Saturday is Record Store Day. That means it's the day to get out and support your local independent music shop. And there are a bunch in the area, still living and breathing in this digital age, from a.k.a. music in Old City to Main Street Music in Manayunk to Hideaway Music in Chestnut Hill to Beautiful World Syndicate in South Philadelphia to Repo Records on South Street to Marvelous in University City to Siren Records in Doylestown.

Saturday is Record Store Day.

That means it's the day to get out and support your local independent music shop. And there are a bunch in the area, still living and breathing in this digital age, from a.k.a. music in Old City to Main Street Music in Manayunk to Hideaway Music in Chestnut Hill to Beautiful World Syndicate in South Philadelphia to Repo Records on South Street to Marvelous in University City to Siren Records in Doylestown.

All are among the more than 900 indie shops around the U.S., and over 1700 worldwide, who are participating in the fifth annual Record Store Day, which provides at least two good reasons for music lovers mingle among fellow enthusiasts at your local Mom & Pop while holding some actually physical product in your hand.

First of all, there's all sorts of free live music going on at area stores. Local Philadelphia  psychedelic pop-rock band Cheers Elephant (pictured) are even going so far as to construct a mini RSD tour in support of its new release, Like Wind Blows Fire.

At 10:45, the four piece will play at Repo, at 538 South Street. at 1 p.m. they'll be at Main Street Music at 4444 Main in Manayunk, and then will head to Siren at 25 East State Street in Doylestown for a 3:15 set. (All that before piling in the van once again and heading north for a show at the Fun House in Bethlehem on Satuday night.)

The place where it'll be tempting to spend all day is Main Street Music. The music starts there at 12:30 with Shark Tape, followed by Cheers Elephant, Memphis singer-songwriter Megan Reilly, Englishman-turned-Philadelphian John Wesley Harding, Princeton grad and roots-folkie Anthony D'Amato, New York roker Jesse Malin and Delaware indie outfit Spinto Band. Quite the lineup.

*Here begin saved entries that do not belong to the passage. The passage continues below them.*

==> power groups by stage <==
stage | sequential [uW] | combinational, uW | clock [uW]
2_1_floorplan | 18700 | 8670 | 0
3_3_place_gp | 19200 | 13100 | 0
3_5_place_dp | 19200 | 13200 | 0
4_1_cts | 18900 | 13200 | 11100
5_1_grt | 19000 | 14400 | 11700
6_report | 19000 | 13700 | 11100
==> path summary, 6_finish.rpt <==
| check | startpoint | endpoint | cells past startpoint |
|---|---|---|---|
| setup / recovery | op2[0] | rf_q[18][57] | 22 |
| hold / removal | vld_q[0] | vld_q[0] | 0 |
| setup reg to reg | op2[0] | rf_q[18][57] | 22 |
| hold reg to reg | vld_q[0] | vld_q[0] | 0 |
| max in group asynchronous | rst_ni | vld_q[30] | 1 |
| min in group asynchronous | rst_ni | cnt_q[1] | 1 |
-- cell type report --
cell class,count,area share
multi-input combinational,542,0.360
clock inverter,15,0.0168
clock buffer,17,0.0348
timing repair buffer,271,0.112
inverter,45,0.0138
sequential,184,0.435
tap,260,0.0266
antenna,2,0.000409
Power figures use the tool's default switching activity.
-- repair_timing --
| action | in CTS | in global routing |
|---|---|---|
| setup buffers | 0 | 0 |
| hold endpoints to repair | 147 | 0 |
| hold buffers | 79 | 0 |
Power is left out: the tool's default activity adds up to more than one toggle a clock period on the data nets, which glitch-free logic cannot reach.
### src/rtl/core/tmc_pkg.sv
// Shared types and constants of the memory request completer.
package tmc_pkg;

  typedef enum logic [2:0] {
    PH_HDR0     = 3'd0,
    PH_HDR1     = 3'd1,
    PH_HDR2     = 3'd2,
    PH_WDATA    = 3'd3,
    PH_CPL_HDR0 = 3'd4,
    PH_CPL_HDR1 = 3'd5,
    PH_CPL_HDR2 = 3'd6,
    PH_CPL_DATA = 3'd7
  } phase_e;

  typedef enum logic [1:0] {
    ST_OK     = 2'd0,
    ST_REJECT = 2'd1,
    ST_IGNORE = 2'd2
  } status_e;

  typedef enum logic {
    OP_WORD = 1'b0,
    OP_PULL = 1'b1
  } op_e;

  localparam logic [31:0] CplHdr0    = 32'h4A00_0000;
  localparam logic [14:0] SplitSize  = 15'h4000;
  localparam logic [15:0] CplIdReset = 16'd220;

  // One result on its way to the output register.
  typedef struct packed {
    logic        valid;     // completion word present
    logic [31:0] word;      // header word, or zero
    logic        use_mem;   // data word comes from the byte banks
    logic [3:0]  en;        // byte enables of a data word
    logic        last;
    status_e     status;
    logic        pending;
  } meta_t;

endpackage

### src/rtl/core/tmc_ctrl.sv
// Request parser and completion sequencer; drives the byte banks.
module tmc_ctrl import tmc_pkg::*; #(
  parameter int ADDR_BITS = 20
) (
  input  logic                         clk_i,
  input  logic                         rst_ni,
  input  logic                         cfg_we_i,
  input  logic [15:0]                  cfg_wdata_i,
  input  logic                         acc_i,
  input  logic                         op_i,
  input  logic [31:0]                  word_i,
  output meta_t                        meta_o,
  output logic [3:0]                   we_o,
  output logic [3:0][ADDR_BITS-3:0]    wrow_o,
  output logic [3:0][7:0]              wdata_o,
  output logic                         re_o,
  output logic [ADDR_BITS-3:0]         rrow_o
);

  phase_e               phase_q, phase_d;
  logic                 is_wr_q, is_wr_d;
  logic [9:0]           len_q, len_d;
  logic [15:0]          req_q, req_d;
  logic [7:0]           tag_q, tag_d;
  logic [3:0]           fe_q, fe_d, le_q, le_d;
  logic [ADDR_BITS-1:0] cur_q, cur_d;
  logic [9:0]           widx_q, widx_d;
  logic [11:0]          bytes_q, bytes_d;
  logic [9:0]           chunk_q, chunk_d;
  logic                 halt_q, halt_d;
  logic [15:0]          cid_q;

  logic [3:0]  en;
  logic [33:0] end_w;
  logic [31:0] cur_ext;
  logic [14:0] room;
  logic [11:0] chunk_b;
  logic [9:0]  chunk_nx;
  logic [ADDR_BITS-3:0] row_base;

  always_comb begin
    if (widx_q == 10'd0)             en = fe_q;
    else if (widx_q + 10'd1 == len_q) en = le_q;
    else                              en = 4'hF;
  end

  assign end_w    = {2'b0, word_i} + {22'b0, len_q, 2'b00};
  assign cur_ext  = 32'(cur_q);
  assign room     = SplitSize - {1'b0, cur_ext[13:0]};
  assign chunk_b  = ({3'b0, bytes_q} < room) ? bytes_q : room[11:0];
  assign row_base = cur_q[ADDR_BITS-1:2];

  // Unaligned writes straddle two rows: lower banks take the next row.
  always_comb begin
    for (int b = 0; b < 4; b++) begin
      logic [1:0] c;
      c          = 2'(b) - cur_q[1:0];
      wrow_o[b]  = row_base + (ADDR_BITS-2)'((2'(b) < cur_q[1:0]) ? 1'b1 : 1'b0);
      wdata_o[b] = word_i[8*c +: 8];
      we_o[b]    = acc_i && !halt_q && op_i == OP_WORD && phase_q == PH_WDATA && en[c];
    end
  end

  assign re_o   = acc_i && !halt_q && op_i == OP_PULL && phase_q == PH_CPL_DATA;
  assign rrow_o = row_base;

  always_comb begin
    phase_d  = phase_q;
    is_wr_d  = is_wr_q;
    len_d    = len_q;
    req_d    = req_q;
    tag_d    = tag_q;
    fe_d     = fe_q;
    le_d     = le_q;
    cur_d    = cur_q;
    widx_d   = widx_q;
    bytes_d  = bytes_q;
    chunk_d  = chunk_q;
    halt_d   = halt_q;
    chunk_nx = 10'd0;
    meta_o   = '0;
    meta_o.status = ST_OK;
    if (halt_q) begin
      meta_o.status = ST_IGNORE;
    end else if (op_i == OP_PULL) begin
      case (phase_q)
        PH_CPL_HDR0: begin
          chunk_d      = chunk_b[11:2];
          meta_o.valid = 1'b1;
          meta_o.word  = CplHdr0 | {22'b0, chunk_b[11:2]};
          phase_d      = PH_CPL_HDR1;
        end
        PH_CPL_HDR1: begin
          meta_o.valid = 1'b1;
          meta_o.word  = {cid_q, 4'b0, bytes_q};
          phase_d      = PH_CPL_HDR2;
        end
        PH_CPL_HDR2: begin
          meta_o.valid = 1'b1;
          meta_o.word  = {req_q, tag_q, 1'b0, cur_ext[6:0]};
          phase_d      = PH_CPL_DATA;
        end
        PH_CPL_DATA: begin
          meta_o.valid   = 1'b1;
          meta_o.use_mem = 1'b1;
          meta_o.en      = en;
          cur_d          = cur_q + ADDR_BITS'(4);
          widx_d         = widx_q + 10'd1;
          bytes_d        = (bytes_q >= 12'd4) ? bytes_q - 12'd4 : 12'd0;
          chunk_nx       = (chunk_q != 10'd0) ? chunk_q - 10'd1 : 10'd0;
          chunk_d        = chunk_nx;
          if (chunk_nx == 10'd0) begin
            if (bytes_d == 12'd0) begin
              meta_o.last = 1'b1;
              phase_d     = PH_HDR0;
            end else begin
              phase_d     = PH_CPL_HDR0;
            end
          end
        end
        default: meta_o.status = ST_IGNORE;
      endcase
    end else begin
      case (phase_q)
        PH_HDR0: begin
          if (word_i[31:30] == 2'b01) begin
            is_wr_d = 1'b1;
            len_d   = word_i[9:0];
            phase_d = PH_HDR1;
          end else if (word_i[31:10] == 22'd0) begin
            is_wr_d = 1'b0;
            len_d   = word_i[9:0];
            phase_d = PH_HDR1;
          end else begin
            meta_o.status = ST_REJECT;
            halt_d        = 1'b1;
          end
        end
        PH_HDR1: begin
          req_d   = word_i[31:16];
          tag_d   = word_i[15:8];
          le_d    = word_i[7:4];
          fe_d    = word_i[3:0];
          phase_d = PH_HDR2;
        end
        PH_HDR2: begin
          if ((end_w >> ADDR_BITS) != 34'd0 || (!is_wr_q && word_i[1:0] != 2'b00)) begin
            meta_o.status = ST_REJECT;
            halt_d        = 1'b1;
            phase_d       = PH_HDR0;
          end else begin
            cur_d  = word_i[ADDR_BITS-1:0];
            widx_d = 10'd0;
            if (len_q == 10'd0) begin
              phase_d = PH_HDR0;
            end else if (is_wr_q) begin
              phase_d = PH_WDATA;
            end else begin
              bytes_d = {len_q, 2'b00};
              chunk_d = 10'd0;
              phase_d = PH_CPL_HDR0;
            end
          end
        end
        PH_WDATA: begin
          cur_d  = cur_q + ADDR_BITS'(4);
          widx_d = widx_q + 10'd1;
          if (widx_d >= len_q) phase_d = PH_HDR0;
        end
        default: meta_o.status = ST_IGNORE;  // completions still pending
      endcase
    end
    meta_o.pending = !halt_d && phase_d[2];
  end

  always_ff @(posedge clk_i or negedge rst_ni) begin
    if (!rst_ni) begin
      phase_q <= PH_HDR0;
      is_wr_q <= 1'b0;
      len_q   <= '0;
      req_q   <= '0;
      tag_q   <= '0;
      fe_q    <= '0;
      le_q    <= '0;
      cur_q   <= '0;
      widx_q  <= '0;
      bytes_q <= '0;
      chunk_q <= '0;
      halt_q  <= 1'b0;
      cid_q   <= CplIdReset;
    end else begin
      if (cfg_we_i) cid_q <= cfg_wdata_i;
      if (acc_i) begin
        phase_q <= phase_d;
        is_wr_q <= is_wr_d;
        len_q   <= len_d;
        req_q   <= req_d;
        tag_q   <= tag_d;
        fe_q    <= fe_d;
        le_q    <= le_d;
        cur_q   <= cur_d;
        widx_q  <= widx_d;
        bytes_q <= bytes_d;
        chunk_q <= chunk_d;
        halt_q  <= halt_d;
      end
    end
  end

endmodule
### config.mk
export PLATFORM = sky130hd
export DESIGN_NAME = tmc_ctrl
export DESIGN_NICKNAME = d
export VERILOG_FILES = /design/src/rtl/core/tmc_pkg.sv /design/src/rtl/core/tmc_ctrl.sv
export SDC_FILE = /design/constraint.sdc
export NUM_CORES = 1
export LEC_CHECK = 0
export BUFFER_PORTS_ARGS = -buffer_cell sky130_fd_sc_hd__buf_2
export CAP_MARGIN = 20
export CORE_MARGIN = 5
export CORE_UTILIZATION = 50
export DETAILED_ROUTE_END_ITERATION = 8
export PLACE_DENSITY = 0.71
export SLEW_MARGIN = 40
export SYNTH_ARGS = -nofsm -noshare
export SYNTH_HDL_FRONTEND = slang
export SYNTH_SLANG_ARGS = --single-unit
### constraint.sdc
create_clock -name clk_i -period 6.1 [get_ports clk_i]
set_clock_uncertainty 0.2 [all_clocks]
set_input_delay 1.22 -clock clk_i [delete_from_list [all_inputs] [get_ports clk_i]]
set_output_delay 1.22 -clock clk_i [all_outputs]
set_load 0.02 [all_outputs]
**After elaboration in Yosys (flattened, before gate mapping)**

Cells that the tools add are included.

- $add $sub $neg: 14
- Multiply operators: 0
- Div/mod/pow operators: 0
- $lt $le $gt $ge: 11
- Eq/ne operators: 19
- Shift-type cells: 4
- Multiplexer cells: 73
- Bitwise logic cells: 2
- Reductions and logical operators: 36

Operators by type and width:

| kind | count |
|---|---|
| $shiftx A32 B6 Y8 | 4 |
| $mux W10 | 11 |
| $mux W12 | 8 |
| $pmux W32 S3 | 1 |
| $mux W39 | 2 |
| $add A18 B1 Y18 | 4 |
| $mux W20 | 3 |
| $pmux W10 S2 | 2 |
| $pmux W20 S2 | 1 |
| $reduce_bool A34 Y1 | 1 |
| $add A32 B12 Y33 | 1 |
| $logic_not A10 Y1 | 3 |
| $mux W3 | 10 |
| $pmux W3 S4 | 2 |
| $logic_not A22 Y1 | 1 |
| $mux W1 | 21 |
| $reduce_and A7 Y1 | 3 |
| $add A20 B3 Y20 const B | 1 |
| $lt A12 B15 Y1 | 1 |
| $sub A15 B14 Y15 const A | 1 |
| $eq A3 B3 Y1 const B | 4 |
| $ge A12 B3 Y1 const B | 1 |
| $logic_not A12 Y1 | 1 |
| $lt A2 B3 Y1 const B | 4 |
| other kinds (38) | 68 |

- Register bits: 115
- Bits in latches: 0
- RAM bits: 0
- Memory bits (read-only): 0
- Output and inout port bits: 169
- Memories: 0

**Longest topological paths before layout**

Gate-level depths: netlist (run 1).

- Depth after elaboration: 9
- Gate-level depth with buffers: 18
- Depth with buffers taken out: 16

**Worst setup path after synthesis (run 1)**

Ideal clock, no wire load.

- Path type: register to output
- Start point: reg cur_q[1]
- End point: out meta_o[15] (netlist name)
- Arrival time: 4.343 ns
- Data required time: 4.680 ns
- Path slack: 0.337 ns
- Cell stages (with the launch flop): 19
- Buffers on the path: 2
- Cell sequence: dfrtp_1 clkbuf_1 inv_1 ha_1 or3b_1 or4_1 or2_1 nor2_1 xnor2_1 inv_1 ha_1 a21o_1 a211o_1 o211ai_1 buf_2 mux2_2 a211oi_1 a21oi_1 nor2_1

RTL lines:

| element | line | source |
|---|---|---|
| start: declaration | tmc_ctrl.sv:26 | `logic [ADDR_BITS-1:0] cur_q, cur_d;` |
| start signal: assignment | tmc_ctrl.sv:201 | `cur_q <= cur_d;` |
| end: declaration | tmc_ctrl.sv:12 | `output meta_t meta_o,` |

==> impl_metrics.json, run 1 <==
{
  "dieArea_um2": 24380,
  "arrival_ps": 4550,
  "drt_wl_total_um": 38550,
  "p_per_area_nw_per_um2": 163.7,
  "slowest_stage": "or4_4",
  "hold-worst-slack_ps": 297.2,
  "grt_pass1_wl_um": 58520,
  "r2r-start": "cur_q[2]",
  "min_from": "req_q[15]",
  "slew_headroom": 0.4073,
  "cts_hold_buf": 0,
  "area_growth_pct": 16.41,
  "hold_viol": 0,
  "mostFrequentLayoutCells": "buf_2, nor2_1, nand2_1, dfrtp_1, o21ai_0",
  "muxShareOfSynthArea": 0.1643,
  "synth_area_per_cell_um2": 8.647,
  "path_clk_slew_ps": 50,
  "n_antenna_cell": 0,
  "crit_fanout": 5,
  "yosysSeqAreaShare": 0.2701,
  "netlist_instances": 1235,
  "synth_top_family_by_area": "simple AND/OR/NAND/NOR gates",
  "cts_num_sinks": 115,
  "min_delay_path_depth": 2,
  "critical_path.most_common_cell": "buf_4",
  "ios": 222,
  "cts_root_buf": "clkbuf_16",
  "rows": 53,
  "antenna_found_initial": 0,
  "worst-slew-pin-transition_ps": 883.2,
  "tritoncts": "done",
  "first_iter_violations": 947,
  "ys_async_sr_fraction": 1.000,
  "via_per_inst": 6.427,
  "status": "completed",
  "fin_nets": 1487,
  "cts_buffer_depth": 2,
  "crit_path_max_incr_delay_ps": 430,
  "drv_slew": 0,
  "yosys.area_share.xor_xnor": 0.05413,
  "postLayoutCellArea_um2": 12430,
  "vias": 10770,
  "setup_tns_ps": 0,
  "grt_pass1_vias": 10110,
  "pre_cts_ws_ps": 438.8,
  "htree_levels": 4,
  "clock.fmax_mhz": 167.6,
  "dieWidth_um": 156.1,
  "drive_above_1_share": 0.3183,
  "rsz0062_at_grt": "true",
  "grt_max_degree": 47,
  "fin_crit_sh": 0.9784,
  "drc": 0,
  "final_antenna_net_count": 0,
  "worst_setup_path_start_kind": "flop",
  "place.port_buffers": 221,
  "start_util": 0.5080,
  "core-area_um2": 21020,
  "syn_nets": 1334,
  "end_kind": "output port",
  "cp_cell_sequence": "inv_1, ha_2, or3b_4, or4_4, or2_4, nor2_2, xnor2_1, inv_1, ha_4, a21o_1, a211o_1, o211ai_1, buf_4, buf_4, mux2_4, mux2i_2, a32o_1, buf_4",
  "synth-seq-cells": 115,
  "num-fill-cells": 1877,
  "synth_fa_ha_area_frac": 0.05483,
  "cap_violations": 0,
  "ys_warn_count": 0,
  "cp.required_ps": 4680,
  "clk_latency_ps": 430,
  "reg2reg_slack_ps": 1820,
  "setup_viol": 0,
  "wl_per_cell_um": 23.00,
  "overflow": 0,
  "synth_area_um2": 10680,
  "period_minus_slack_ps": 5968,
  "layout_commonest_cell": "buf_2",
  "whs_endpoint": "req_q[15]",
  "ir_drop_v": 0.0001971,
  "synthSimpleGateAreaFrac": 0.2053,
  "dp_hpwl_um": 28780,
  "drt_first_pass_iters": 5,
  "synth_compound_area_frac": 0.1653,
  "critPathKind": "flop to output port",
  "place_area_um2": 11710,
  "synth_edf_count": 0,
  "synth.distinct_cells": 91,
  "ys.flop_type": "dfrtp_1",
  "cts_buffers": 17,
  "power.leakage_uw": 0.005740,
  "grt_usage": 0.3072,
  "dieHeight_um": 156.1,
  "place_congestion": 1.032,
  "min_path_type": "flop to flop",
  "rr_endpoint": "chunk_q[1]",
  "finalWorstSetupSlack_ps": 131.7,
  "reg2reg_depth": 18
}
## sequential cells by signal (all words and copies together), names as in the netlist, 8 cells and up
| register | count |
|---|---|
| bytes_q | 12 |
| tag_q | 8 |
| req_q | 16 |
| len_q | 10 |
| chunk_q | 10 |
| widx_q | 10 |
| cur_q | 20 |
| cid_q | 16 |
## where the power goes
part	switching, uW	leakage (uW)	internal (uW)
Sequential	7.47	0.00151	777
Clock	386	0.000284	655
Combinational	137	0.00395	71.7
## cell type report
| cell class | count | area (um2) | area share |
|---|---|---|---|
| Clock buffer | 21 | 450.4 | 0.03623 |
| Clock inverter | 11 | 152.6 | 0.01228 |
| Inverter | 49 | 183.9 | 0.01479 |
| Multi-Input combinational cell | 942 | 6979 | 0.5614 |
| Sequential cell | 115 | 2885 | 0.2321 |
| Tap cell | 275 | 344.1 | 0.02768 |
| Timing Repair Buffer | 263 | 1436 | 0.1155 |
## critical path, delay by kind of cell, from the launching register on
| kind | cells | cell delay, ps |
|---|---|---|
| adders and majority gates | 2 | 400 |
| buffers and inverters | 5 | 680 |
| and+or+nand+nor | 4 | 1180 |
| AOI/OAI and AO/OA | 4 | 850 |
| xor gates and xnor gates | 1 | 150 |
| muxes | 2 | 500 |
| DFF | 1 | 370 |
## cells in the mapped netlist (all sizes together) (32+ instances only)
cell type / count / area share
a21oi: 73 / 0.037
buf: 55 / 0.038
clkbuf: 72 / 0.026
dfrtp: 110 / 0.26
ha: 46 / 0.054
inv: 46 / 0.016
mux2: 66 / 0.070
mux4: 36 / 0.079
nand2: 116 / 0.043
nand3: 32 / 0.015
nor2: 120 / 0.042
nor3: 46 / 0.023
o21ai: 70 / 0.033
xnor2: 40 / 0.033
## kinds of logic after synthesis
kind of cell | after synthesis
multiplexers | 119
flip-flops | 115
AND/OR/NAND/NOR | 440
buffers and inverters | 178
AO/OA/AOI/OAI | 270
adder cells (fa/ha/maj) | 47
XOR/XNOR | 66
## metrics by stage
| step | total power [uW] | utilization | std cells |
|---|---|---|---|
| after floorplan | 906.4 | - | 1235 |
| after global placement | 1001 | 0.5566 | 1640 |
| after detailed placement | 1002 | 0.5569 | 1640 |
| after CTS | 2040 | 0.5856 | 1672 |
| after global routing | 2096 | 0.5914 | 1676 |
| final | 2035 | 0.5914 | 1676 |
## how the worst max path moves through the flow
stage	start	to	slack, ps	cells past startpoint
6_report	cur_q[2]	meta_o[10]	130	18
5_1_grt	cur_q[2]	meta_o[13]	-40	18
4_1_cts	cur_q[1]	meta_o[15]	20	18
3_5_place_dp	word_i[8]	meta_o[1]	440	12
3_3_place_gp	word_i[10]	meta_o[1]	470	12
2_1_floorplan	cur_q[1]	meta_o[15]	340	18
## per-layer routing
| layer | wire length, um | GRT usage | vias to the layer above | share of wire |
|---|---|---|---|---|
| met2 | 17950 | 0.4974 | 619 | 0.47 |
| met3 | 3677 | 0.06824 | 105 | 0.095 |
| met5 | 0 | 0 | - | 0 |
| met1 | 15170 | 0.3967 | 5242 | 0.39 |
| li1 | - | - | 4806 | - |
| met4 | 1743 | 0.1335 | 0 | 0.045 |
## timing repair
item                       CTS  global route
setup endpoints to repair    0            10
gates resized for setup      0            25
setup buffers                0             3
(Power assumes the default switching activity.)
==> run 2: changes to the inputs <==
--- a/config.mk
+++ b/config.mk
@@ -8,9 +8,9 @@
 export BUFFER_PORTS_ARGS = -buffer_cell sky130_fd_sc_hd__buf_2
 export CAP_MARGIN = 20
 export CORE_MARGIN = 5
-export CORE_UTILIZATION = 50
+export CORE_UTILIZATION = 40
 export DETAILED_ROUTE_END_ITERATION = 8
-export PLACE_DENSITY = 0.71
+export PLACE_DENSITY = 0.58
 export SLEW_MARGIN = 40
 export SYNTH_ARGS = -nofsm -noshare
 export SYNTH_HDL_FRONTEND = slang
==> run 2 against run 1 <==
Compared with the run above: critical path depth unchanged; critical path type unchanged; non-clock buffer count down 2; core utilization down 11 points; highest routed layer is now met5.
==> impl_metrics.json, run 2 (synthesized netlist as in run 1, its figures left out) <==
{
  "final_antenna_net_count": 0,
  "dieHeight_um": 173.4,
  "power_frac_comb": 0.105,
  "drt_wl_total_um": 40150,
  "overflow": 0,
  "critical_path.most_common_cell": "inv_1",
  "fin_crit_sh": 0.9680,
  "cp_cell_sequence": "inv_1, ha_1, or3b_4, or4_4, or2_4, nor2_4, xnor2_2, inv_1, ha_4, a21o_1, a211o_1, o211ai_1, buf_4, mux2_2, a211oi_2, a21oi_1, nor2_1, buf_2",
  "drc": 0,
  "fin_nets": 1485,
  "crit_fanout": 5,
  "power.leakage_uw": 0.005735,
  "antenna_found_initial": 1,
  "p_sw_uw": 567.0,
  "cts_hold_buf": 0,
  "drv_slew": 0,
  "setup_viol": 0,
  "wl_per_cell_um": 23.14,
  "drt_first_pass_iters": 5,
  "via_per_inst": 6.028,
  "cts_buffer_depth": 2,
  "end_kind": "output port",
  "seq_power_share": 0.392,
  "postLayoutCellArea_um2": 12500,
  "first_iter_violations": 764,
  "arrival_ps": 4490,
  "core-area_um2": 26210,
  "slew_headroom": 0.4266,
  "cp.required_ps": 4680,
  "reg_top3": "cur_q x20, cid_q x16, req_q x16",
  "dieWidth_um": 173.4,
  "cts_root_buf": "clkbuf_16",
  "period_minus_slack_ps": 5905,
  "ir_drop_v": 0.0001738,
  "start_util": 0.4075,
  "grt_max_degree": 57,
  "worst-slew-pin-transition_ps": 854.4,
  "htree_levels": 4,
  "dp_hpwl_um": 30190,
  "mostFrequentLayoutCells": "buf_2, nor2_1, nand2_1, dfrtp_1",
  "grt_pass1_vias": 10210,
  "cts_num_sinks": 115,
  "clock.fmax_mhz": 169.3,
  "worst_setup_path_start_kind": "flop",
  "place_area_um2": 11770,
  "vias": 10460,
  "hold_viol": 0,
  "reg2reg_slack_ps": 1950,
  "area_growth_pct": 17.04,
  "crit_path_max_incr_delay_ps": 440,
  "p_per_area_nw_per_um2": 160.0,
  "slowest_stage": "or4_4",
  "clkPwrFrac": 0.503,
  "power.total_uw": 2000,
  "path_clk_slew_ps": 60,
  "dieArea_um2": 30070,
  "critPathKind": "flop to output port",
  "ios": 222,
  "reg2reg_depth": 18,
  "p_sw_frac": 0.2835,
  "top_register": "cur_q",
  "place.port_buffers": 221,
  "grt_usage": 0.2588,
  "place_congestion": 0.9617,
  "status": "completed",
  "min_path_type": "flop to flop",
  "tritoncts": "done",
  "p_int_uw": 1433,
  "drive_above_1_share": 0.3188,
  "layout_commonest_cell": "buf_2",
  "cap_violations": 0,
  "setup_tns_ps": 0,
  "cts_buffers": 17,
  "grt_pass1_wl_um": 61480,
  "rsz0062_at_grt": "true",
  "clk_latency_ps": 430,
  "min_delay_path_depth": 1,
  "largest_reg_flops": 20,
  "rows": 59
}
[run 2: cell types whose count changed in the layout (fill, tap and decap cells not counted), moves of 2 or more]
cell       previous run  this run
mux2i_2               2         0
inv_6                 2         6
inv_8                 0         2
clkbuf_1              3         0
bufinv_16             3         1
buf_4                48        44
[run 2: worst max-delay path: cells and delay by family, from the launching register on]
family / cells / cell delay (ps)
xor gates and xnor gates: 1 / 140
and+or+nand+nor: 5 / 1300
muxes: 1 / 360
DFF: 1 / 370
adders and majority gates: 2 / 370
buffers and inverters: 4 / 550
AOI/OAI and AO/OA: 5 / 970
[run 2: through the flow]
step	util	setup slack (ps)	std cells	hold WS, ps
floorplan	-	336.6	1235	250.2
global placement	0.4492	439.4	1699	276.6
detailed placement	0.4492	382.8	1699	285.4
CTS	0.4714	15.45	1731	300.3
global route	0.4768	-41.98	1734	324.4
finish	0.4769	194.9	1735	297.7
[run 2: layout make-up]
cell class | instances | area, um2
clock buffer | 18 | 439.2
fill | 2590 | 13710
sequential | 115 | 2885
clock inverter | 14 | 143.9
inverter | 49 | 183.9
timing repair buffer | 261 | 1423
tap | 335 | 419.2
multi-input combinational | 942 | 7002
antenna | 1 | 2.502
[run 2: metal layers]
| layer | global-route usage | vias up | wire length [um] |
|---|---|---|---|
| met3 | 0.06085 | 75 | 3368 |
| met5 | 0 | - | 13 |
| li1 | - | 4798 | - |
| met4 | 0.09877 | 2 | 1404 |
| met1 | 0.3367 | 5085 | 16700 |
| met2 | 0.4197 | 498 | 18660 |
[run 2: power by group through the flow]
stage	sequential, uW	combinational [uW]	clock (uW)
after floorplan	795	112	0
after global placement	797	207	0
after detailed placement	798	207	0
after CTS	784	208	1020
after global routing	785	224	1050
final	784	210	1010
[run 2: path summary, 6_finish.rpt]
| path | start | endpoint |
|---|---|---|
| max | cur_q[2] | meta_o[14] |
| min | tag_q[7] | tag_q[7] |
| max reg2reg | cur_q[2] | chunk_q[0] |
| min reg2reg | tag_q[7] | tag_q[7] |
| max in group asynchronous | rst_ni | cur_q[0] |
| min in group asynchronous | rst_ni | cid_q[0] |
[run 2: timing repair]
action / CTS / global route
setup buffers: 0 / 2
hold endpoints to repair: 0 / 0
resized for setup: 0 / 24
endpoints found under the setup margin: 0 / 10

Meantime, over at Hideaway Music in 8612 Germantown Ave. in Chestnut Hill, Philly rockers The Lux are on at 1, and pop savvy songwriter Scot Sax is on at 2. And at a.k.a., at 27 N. 2nd Street, Spinto Band will double dip, with a set scheduled for 3 p.m., that will also be sweetened by the presence of local handmade dessert purveyors Little Baby's Ice Cream.

But never mind what you can hear for free on Record Store Day. What music can you buy, in hopes of hopes of helping aggregate U.S. Record Store Day numbers up even higher than last year, when RSD sales of physical singles increased by 697% over the previous week?

Well, there's lots of cool stuff, much of which will be available in stores in limited quantities on Saturday only until they sell out. One such coveted item, no doubt, will be Feistodon, a 7 inch single in which Canadian songwriter Leslie Feist covers Atlanta heavy rockers Mastodon's "Black tongue" and Mastodon tackles Feist's "A Commotion." (Hear both songs below.)

Other choice offerings: An LP including "There It Is" and "Pass The Peas," two previously unreleased James Brown songs, recorded live at the Apollo Theatre in New York. A 7 " of Jimmy Fallon as "Tebowie," his hilarious amalgam of David Bowie and now-New York Jets quarterback Tim Tebow. And "You Be Illin'," a double-sided single of Run-D.M.C.'s classic rap song paired with a cover of it by African-American jug band Carolina Chocolate Drops.

They'll be CDs and all sorts of other items on sale at Record Store Day shops - like a covetable Buck Owens coloring book I've got my eye on, for instance. But a lot of what Record Store Day is about is vinyl, which has become the life blood of many indie shops, as CDs become superfluous in the mp3 and streaming age, and music geeks young and old yearning for tangible product and analog sound.

It's more than a fad: Sure, vinyl still only accounts for 1.2% of total sales, but according to SoundScan, vinyl sales were up 39% last year, after a 10% increase from 2010. Record Store Day is a communal focal point of that surge. So if you're one of those people that gets all tingly when watching a 180 gram disc of vinyl spin around a turntable at 33 1/3 revolutions per minute, get out there and buy something.